Here's an example app that routes blog-like requests:

var handlers = {
  '/posts/{postId}' : {
      GET : function(postId) {
        this.response.sendHeader(200, {"Content-Type": "text/plain"});
        this.response.sendBody("GET Post ID: " + postId);
        this.response.finish();
      },
      POST : function(postId) {
        this.response.sendHeader(200, {"Content-Type": "text/plain"});
        this.response.sendBody("POST Post ID: " + postId);
        this.response.finish();        
      }
  },
  '/comments/{postId}/{commentId}' : {
      GET : function(postId, commentId) {
        this.response.sendHeader(200, {"Content-Type": "text/plain"});
        this.response.sendBody("GET Post ID: " + postId + " Comment ID: " + commentId);    
        this.response.finish();
      }
  }
};

As you can see the individual handler functions are further distinguished by HTTP method.

I'm not sure how to pass POST bodies to the handlers. They could just be attached to the handler's this I suppose.

Here's the full source:

var sys = require("sys"), http = require("http");

var handlers = {
  '/posts/{postId}' : {
      GET : function(postId) {
        this.response.sendHeader(200, {"Content-Type": "text/plain"});
        this.response.sendBody("GET Post ID: " + postId);
        this.response.finish();
      },
      POST : function(postId) {
        this.response.sendHeader(200, {"Content-Type": "text/plain"});
        this.response.sendBody("POST Post ID: " + postId);
        this.response.finish();        
      }
  },
  '/comments/{postId}/{commentId}' : {
      GET : function(postId, commentId) {
        this.response.sendHeader(200, {"Content-Type": "text/plain"});
        this.response.sendBody("GET Post ID: " + postId + " Comment ID: " + commentId);    
        this.response.finish();
      }
  }
};

var Route = function(uriTemplate) {
 this.uriTemplate = uriTemplate;
 var nameMatcher = new RegExp('{([^}]+)}', 'g');
 
 this.paramNames = this.uriTemplate.match(nameMatcher);
 // the regex keeps the {} on the param names for some reason.

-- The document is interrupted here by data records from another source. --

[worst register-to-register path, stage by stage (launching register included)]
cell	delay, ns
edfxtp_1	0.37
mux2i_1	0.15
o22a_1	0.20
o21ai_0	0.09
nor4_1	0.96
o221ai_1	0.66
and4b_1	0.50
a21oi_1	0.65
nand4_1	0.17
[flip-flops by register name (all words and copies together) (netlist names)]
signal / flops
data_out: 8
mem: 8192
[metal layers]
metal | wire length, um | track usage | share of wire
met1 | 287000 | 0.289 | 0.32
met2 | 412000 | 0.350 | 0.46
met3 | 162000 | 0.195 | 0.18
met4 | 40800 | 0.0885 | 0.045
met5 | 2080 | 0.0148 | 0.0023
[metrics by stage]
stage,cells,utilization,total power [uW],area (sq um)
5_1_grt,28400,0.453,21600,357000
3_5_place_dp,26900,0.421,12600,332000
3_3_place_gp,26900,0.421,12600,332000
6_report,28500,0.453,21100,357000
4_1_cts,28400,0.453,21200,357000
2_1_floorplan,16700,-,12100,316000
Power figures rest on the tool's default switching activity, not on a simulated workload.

TODO: fix this.
 for (var i = 0; i < this.paramNames.length; i++) {
  this.paramNames[i] = this.paramNames[i].replace('{', '').replace('}', '');
 }

 this.matcherRegex = this.uriTemplate.replace('?', "\\?").replace(/{([^}]+)}/g, '([^/?&]+)');
 this.matcher = new RegExp(this.matcherRegex);
};

Route.prototype.parse = function(path) {
 if (this.matcher.test(path)) {
  var result = {};
  var paramValues = this.matcher.exec(path);
  // assert: paramValues.length == paramNames.length
  for (var i = 1; i < paramValues.length; i++) {
      result[this.paramNames[i-1]] = paramValues[i];
    }
  return result;
 }
 return null; //throw exception?
};

http.createServer(function (request, response) {
   var handled = false;

   for (pathTemplate in handlers) {
     var route = new Route(pathTemplate);
     var params = route.parse(request.uri.full);
     if (params) {
       // Convert the results to an array so we can pass them in via apply().
       var values = [];
       for (name in params) {
         values[values.length] = params[name];
       }

       var handler = handlers[pathTemplate][request.method];
       // So you can call this.request and this.response in the handlers.
       handler.apply({'request' : request, 'response' : response}, values);
       handled = true;
     }
   }

   if (!handled) {
     response.sendHeader(404, {"Content-Type": "text/plain"});
     var output = "Couldn't route: " + request.uri.full + "\n";
     for (name in request) {
       output += name + ": " + request[name] + "\n";
     }
     response.sendBody(output);
     response.finish();
   }
}).listen(8000);

sys.puts("Server running at http://127.0.0.1:8000/");
The route lookup in the http.createServer could be a lot more efficient, like memoizing Route objects for instance.

Anyways, NodeJS looks pretty exciting. Combined with CouchDB you could have a full JavaScript application stack: from storage to app server to client.

*Yes, I realize this is not a full implementation of the URI template spec.  It's just a proof of concept.